The seed class-method will create simple dummy objects that fulfills the recipe’s requirements. This is great for testing.

Assuming these objects were put in our inventory, we could now craft using the in-game command:

> craft wooden puppet from wood using hobby knife

In code we would do

from evennia.contrib.game_systems.crafting import craft
puppet = craft(crafter, "wooden puppet", knife, wood)

In the call to craft, the order of knife and wood doesn’t matter - the recipe will sort out which is which based on their tags.

Deeper customization of recipes

For customizing recipes further, it helps to understand how to use the recipe-class directly:

class MyRecipe(CraftingRecipe):
    # ...

tools, consumables = MyRecipe.seed()
recipe = MyRecipe(crafter, *(tools + consumables))
result = recipe.craft()

This is useful for testing and allows you to use the class directly without adding it to a module in settings.CRAFTING_RECIPE_MODULES.

Even without modifying more than the class properties, there are a lot of options to set on the CraftingRecipe class. Easiest is to refer to the CraftingRecipe api documentation. For example, you can customize the validation-error messages, decide if the ingredients have to be exactly right, if a failure still consumes the ingredients or not, and much more.

For even more control you can override hooks in your own class:

  • pre_craft - this should handle input validation and store its data in .validated_consumables and validated_tools respectively. On error, this reports the error to the crafter and raises the CraftingValidationError.

  • craft - this will only be called if pre_craft finished without an exception. This should return the result of the crafting, by spawnging the prototypes. Or the empty list if crafting fails for some reason. This is the place to add skill-checks or random chance if you need it for your game.

  • post_craft - this receives the result from craft and handles error messages and also deletes any consumables as needed. It may also modify the result before returning it.

  • msg - this is a wrapper for self.crafter.msg and should be used to send messages to the crafter. Centralizing this means you can also easily modify the sending style in one place later.
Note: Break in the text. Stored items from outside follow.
`config.mk`:
```
export PLATFORM = sky130hd
export DESIGN_NAME = fetch_stage
export DESIGN_NICKNAME = d
export VERILOG_FILES = /design/src/rtl/fetch_stage.sv
export SDC_FILE = /design/constraint.sdc
export NUM_CORES = 1
export LEC_CHECK = 0
export ABC_AREA = 0
export ABC_CLOCK_PERIOD_IN_PS = 2700
export BUFFER_PORTS_ARGS = -buffer_cell sky130_fd_sc_hd__buf_2
export CORE_ASPECT_RATIO = 1.1
export CORE_MARGIN = 8
export CORE_UTILIZATION = 54
export DETAILED_ROUTE_END_ITERATION = 6
export PLACE_DENSITY = 0.9
export RECOVER_POWER = 100
export SYNTH_ARGS = -nofsm -noshare
export SYNTH_HDL_FRONTEND = slang
export SYNTH_SLANG_ARGS = --single-unit
```
`constraint.sdc`:
```
create_clock -name clk -period 2.7 [get_ports clk]
set_input_delay 0.135 -clock clk [delete_from_list [all_inputs] [get_ports clk]]
set_output_delay 0.135 -clock clk [all_outputs]
set_load 0.05 [all_outputs]
```
`src/rtl/fetch_stage.sv`:
```
// rtl/fetch_stage.sv - RISC-V instruction fetch stage: PC register, redirect, stall and IF/ID register
// The only control state is ValidD; priority at each edge is reset, redirect, stall, normal.
module fetch_stage #(
    parameter int unsigned          DATA_WIDTH = 32,
    parameter logic [DATA_WIDTH-1:0] RESET_PC  = 32'h0000_0000,
    parameter logic [DATA_WIDTH-1:0] NOP_INSTR = 32'h0000_0013
) (
    input  logic                  clk,
    input  logic                  rst_n,
    input  logic                  stall,
    input  logic                  PCSrc,
    input  logic [DATA_WIDTH-1:0] PCTarget,
    input  logic [DATA_WIDTH-1:0] instr_rdata,
    output logic [DATA_WIDTH-1:0] imem_addr,
    output logic [DATA_WIDTH-1:0] InstrD,
    output logic [DATA_WIDTH-1:0] PCD,
    output logic [DATA_WIDTH-1:0] PCPlus4D,
    output logic                  ValidD,
    output logic [31:0]           fetch_count
);

    logic [DATA_WIDTH-1:0] pcf;
    logic [DATA_WIDTH-1:0] pc_plus4_f;

    assign pc_plus4_f = pcf + DATA_WIDTH'(4);
    assign imem_addr  = pcf;

    always_ff @(posedge clk) begin
        if (!rst_n) begin
            pcf         <= RESET_PC;
            InstrD      <= NOP_INSTR;
            PCD         <= '0;
            PCPlus4D    <= '0;
            ValidD      <= 1'b0;
            fetch_count <= '0;
        end else if (PCSrc) begin
            // Flush drops the wrong-path fetch; PCD/PCPlus4D keep their last values.
            pcf    <= {PCTarget[DATA_WIDTH-1:2], 2'b00};
            InstrD <= NOP_INSTR;
            ValidD <= 1'b0;
        end else if (!stall) begin
            pcf         <= pc_plus4_f;
            InstrD      <= instr_rdata;
            PCD         <= pcf;
            PCPlus4D    <= pc_plus4_f;
            ValidD      <= 1'b1;
            fetch_count <= fetch_count + 32'd1;
        end
    end

endmodule

```
Word-level counts from Yosys, hierarchy flattened. Index checks and enable logic that the tools add are counted.

Bits in registers: 161. Bits of input ports: 68. Logic and storage cells: 17.

Add/sub/neg operators: 2. Eq/ne operators: 1. Mux-type cells: 2. Bitwise operators: 3. Reduce and logical (&&, ||, !) cells: 2.

Operators by type and width (count): $mux 32 (2); $add 32x1->32 const B (1); $add 32x3->32 const B (1); $not 1->1 (3); $ne 2x1->1 const B (1); $reduce_and 2->1 (1); $reduce_or 2->1 (1).

Longest topological paths before layout. Gate-level depths: netlist (run 1).

Depth after elaboration: 3. Gate-level depth with buffers: 7.

Least setup slack after synthesis (run 1). Ideal clock, no wire load.

Path kind: reg2reg. Start point: register pcf[2], in the netlist imem_addr[2]. End point: register pcf[14], in the netlist imem_addr[14]. Setup time: 0.132 ns. Data arrival time: 1.920 ns. Data required time: 2.568 ns. Slack: 0.648 ns. Cell stages (with the launch flop): 7. Path buffers: 0. Clock period less this slack: 2.052 ns. Cell sequence: dfxtp_1 ha_1 nand3_4 or3_1 nor3_2 xnor2_1 a21oi_1.

Word-level cells in the longest chain between the ends: 3.

Ends and longest elaborated chain: start: declaration (line 22) `logic [DATA_WIDTH-1:0] pcf;`; start signal: assignment (line 38) `pcf <= {PCTarget[DATA_WIDTH-1:2], 2'b00};`; start signal: assignment (line 42) `pcf <= pc_plus4_f;`; $add 32x3->32 (line 25) `assign pc_plus4_f = pcf + DATA_WIDTH'(4);`; $mux 32 (line 41) `end else if (!stall) begin`; $mux 32 (line 36) `end else if (PCSrc) begin`.

Every way passes these cells. The select of a mux whose other input is x is not followed. A chain may end at the register's enable or synchronous reset.

Worst setup path after layout (run 1).
Start point: input port stall. End point: register PCD[16].

Word-level cells in the longest chain between the ends: 2.

Ends and longest elaborated chain: start: declaration (line 10) `input logic stall,`; $not 1->1 (no source line); $reduce_and 2->1 (no source line); end signal: assignment (line 44) `PCD <= pcf;`; end: declaration (line 16) `output logic [DATA_WIDTH-1:0] PCD,`.

Every way passes these cells.
===== src/rtl/datapath.sv =====
// Accumulator-machine datapath: IR, PC, accumulator, ALU, A-input mux and program memory.
// All sequencing decisions come from the external control unit.
module datapath
   import datapath_pkg::*;
(
   input  logic              Clock,
   input  logic              Reset,
   input  logic              IRload,
   input  logic              PCload,
   input  logic              JMPmux,
   input  logic              Meminst,
   input  logic              MemWr,
   input  logic              Aload,
   input  logic              Sub,
   input  logic [1:0]        Asel,
   input  logic              Halt,
   input  logic [DATA_W-1:0] Input,
   input  logic              LoadEn,
   input  logic [ADDR_W-1:0] LoadAddr,
   input  logic [DATA_W-1:0] LoadData,
   output logic [2:0]        IR,
   output logic              Aeq0,
   output logic              Apos,
   output logic [DATA_W-1:0] Output,
   output logic [ADDR_W-1:0] PC,
   output logic              Halted
);

   logic [DATA_W-1:0] r_ir;
   logic [ADDR_W-1:0] r_pc;
   logic [DATA_W-1:0] r_a;
   logic              r_halted;

   logic [ADDR_W-1:0] w_addr;
   logic [DATA_W-1:0] w_mem_data;
   logic [DATA_W-1:0] w_alu;
   logic [DATA_W-1:0] w_amux;
   logic              w_mem_we;

   assign w_addr   = Meminst ? r_ir[ADDR_W-1:0] : r_pc;
   assign w_alu    = alu_f(r_a, w_mem_data, Sub);
   assign w_mem_we = MemWr & ~Halt;

   always_comb begin
      w_amux = '0;
      case (asel_e'(Asel))
         ASEL_ALU:   w_amux = w_alu;
         ASEL_INPUT: w_amux = Input;
         ASEL_MEM:   w_amux = w_mem_data;
         ASEL_ZERO:  w_amux = '0;
         default:    w_amux = '0;
      endcase
   end

   ram32x8 u_ram (
      .i_clk    (Clock),
      .i_we_a   (LoadEn),
      .i_addr_a (LoadAddr),
      .i_data_a (LoadData),
      .i_we_b   (w_mem_we),
      .i_addr_b (w_addr),
      .i_data_b (r_a),
      .i_raddr  (w_addr),
      .o_rdata  (w_mem_data)
   );

   // Halt freezes architectural state; Halted is sticky until reset.
   always_ff @(posedge Clock or negedge Reset) begin
      if (!Reset) begin
         r_ir     <= '0;
         r_pc     <= '0;
         r_a      <= '0;
         r_halted <= 1'b0;
      end else if (Halt) begin
         r_halted <= 1'b1;
      end else begin
         if (IRload) r_ir <= w_mem_data;
         if (PCload) r_pc <= JMPmux ? r_ir[ADDR_W-1:0] : (r_pc + 5'd1);
         if (Aload)  r_a  <= w_amux;
      end
   end

   assign IR     = r_ir[DATA_W-1:DATA_W-3];
   assign Aeq0   = (r_a == '0);
   assign Apos   = ~r_a[DATA_W-1] & (r_a != '0);
   assign Output = r_a;
   assign PC     = r_pc;
   assign Halted = r_halted;

endmodule


===== config.mk =====
export PLATFORM = sky130hd
export DESIGN_NAME = datapath
export DESIGN_NICKNAME = d
export VERILOG_FILES = /design/src/rtl/datapath_pkg.sv /design/src/rtl/datapath_ram32x8.sv /design/src/rtl/datapath.sv
export SDC_FILE = /design/constraint.sdc
export NUM_CORES = 1
export LEC_CHECK = 0
export ABC_AREA = 1
export BUFFER_PORTS_ARGS = -buffer_cell sky130_fd_sc_hd__buf_2
export CORE_MARGIN = 3
export CORE_UTILIZATION = 40
export DETAILED_ROUTE_END_ITERATION = 8
export HOLD_SLACK_MARGIN = 0.06
export PLACE_DENSITY = 0.65
export SLEW_MARGIN = 30
export SYNTH_ARGS = -nofsm -noshare
export SYNTH_HDL_FRONTEND = slang
export SYNTH_SLANG_ARGS = --single-unit

===== constraint.sdc =====
create_clock -name Clock -period 3.6 [get_ports Clock]
set_input_delay 0 -clock Clock [delete_from_list [all_inputs] [get_ports Clock]]
set_output_delay 0 -clock Clock [all_outputs]
set_load 0.02 [all_outputs]
File: config.mk
export PLATFORM = sky130hd
export DESIGN_NAME = weight_bram_reader_flat
export DESIGN_NICKNAME = d
export VERILOG_FILES = /design/src/rtl/weight_bram_reader_if.sv /design/src/rtl/weight_bram_reader.sv /design/src/flat_wrapper.sv
export SDC_FILE = /design/constraint.sdc
export NUM_CORES = 1
export LEC_CHECK = 0
export ABC_CLOCK_PERIOD_IN_PS = 6850
export BUFFER_PORTS_ARGS = -buffer_cell sky130_fd_sc_hd__buf_2
export CAP_MARGIN = 5
export CORE_MARGIN = 4
export CORE_UTILIZATION = 59
export DETAILED_ROUTE_END_ITERATION = 10
export GPL_TIMING_DRIVEN = 0
export PLACE_DENSITY = 0.84
export SLEW_MARGIN = 10
export SYNTH_ARGS = -nofsm -noshare
export SYNTH_HDL_FRONTEND = slang
export SYNTH_SLANG_ARGS = --single-unit
export TNS_END_PERCENT = 50
File: constraint.sdc
create_clock -name CLK -period 6.85 [get_ports CLK]
set_clock_uncertainty 0.05 [all_clocks]
set_input_delay 1.7125 -clock CLK [delete_from_list [all_inputs] [get_ports CLK]]
set_output_delay 1.7125 -clock CLK [all_outputs]
set_load 0.02 [all_outputs]
File: src/rtl/weight_bram_reader_if.sv
// rtl/weight_bram_reader_if.sv - BRAM read port and weight stream bundle for weight_bram_reader
//
// Signals:
//   BRAM_ADDR, BRAM_EN, BRAM_WE : reader -> BRAM read request (WE always 0)
//   BRAM_DO                     : BRAM -> reader read data (registered in the BRAM on the falling edge)
//   W_DATA, W_INDEX, W_LAST     : reader -> consumer weight word, its source address, final-word marker
//   W_VALID / W_READY           : stream handshake, a word moves when both are high at a rising edge
// Modports: master = reader side, slave = BRAM plus consumer side.
interface weight_bram_reader_if #(
  parameter int ADDR_W = 5,
  parameter int DATA_W = 16
);
  logic [ADDR_W-1:0] BRAM_ADDR;
  logic              BRAM_EN;
  logic              BRAM_WE;
  logic [DATA_W-1:0] BRAM_DO;
  logic [DATA_W-1:0] W_DATA;
  logic              W_VALID;
  logic              W_READY;
  logic              W_LAST;
  logic [ADDR_W-1:0] W_INDEX;

  modport master (
    output BRAM_ADDR, BRAM_EN, BRAM_WE,
    input  BRAM_DO,
    output W_DATA, W_VALID, W_LAST, W_INDEX,
    input  W_READY
  );

  modport slave (
    input  BRAM_ADDR, BRAM_EN, BRAM_WE,
    output BRAM_DO,
    input  W_DATA, W_VALID, W_LAST, W_INDEX,
    output W_READY
  );
endinterface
The class constructor (and the craft access function) takes optional **kwargs. These are passed into each crafting hook. These are unused by default but could be used to customize things per-call.

Skilled crafters

What the crafting system does not have out of the box is a ‘skill’ system - the notion of being able to fail the craft if you are not skilled enough. Just how skills work is game-dependent, so to add this you need to make your own recipe parent class and have your recipes inherit from this.

from random import randint
from evennia.contrib.game_systems.crafting import CraftingRecipe

class SkillRecipe(CraftingRecipe):
   """A recipe that considers skill"""

    difficulty = 20

    def craft(self, **kwargs):
        """The input is ok. Determine if crafting succeeds"""

        # this is set at initialization
        crafter = self.crafte

        # let's assume the skill is stored directly on the crafter
        # - the skill is 0..100.
        crafting_skill = crafter.db.skill_crafting
        # roll for success:
        if randint(1, 100) <= (crafting_skill - self.difficulty):
            # all is good, craft away
            return super().craft()
        else:
            self.msg("You are not good enough to craft this. Better luck next time!")
            return []

In this example we introduce a .difficulty for the recipe and makes a ‘dice roll’ to see if we succed. We would of course make this a lot more immersive and detailed in a full game. In principle you could customize each recipe just the way you want it, but you could also inherit from a central parent like this to cut down on work.

The sword recipe example module also shows an example of a random skill-check being implemented in a parent and then inherited for multiple use.

Even more customization

If you want to build something even more custom (maybe using different input types of validation logic) you could also look at the CraftingRecipe parent class CraftingRecipeBase. It implements just the minimum needed to be a recipe and for big changes you may be better off starting from this rather than the more opinionated CraftingRecipe.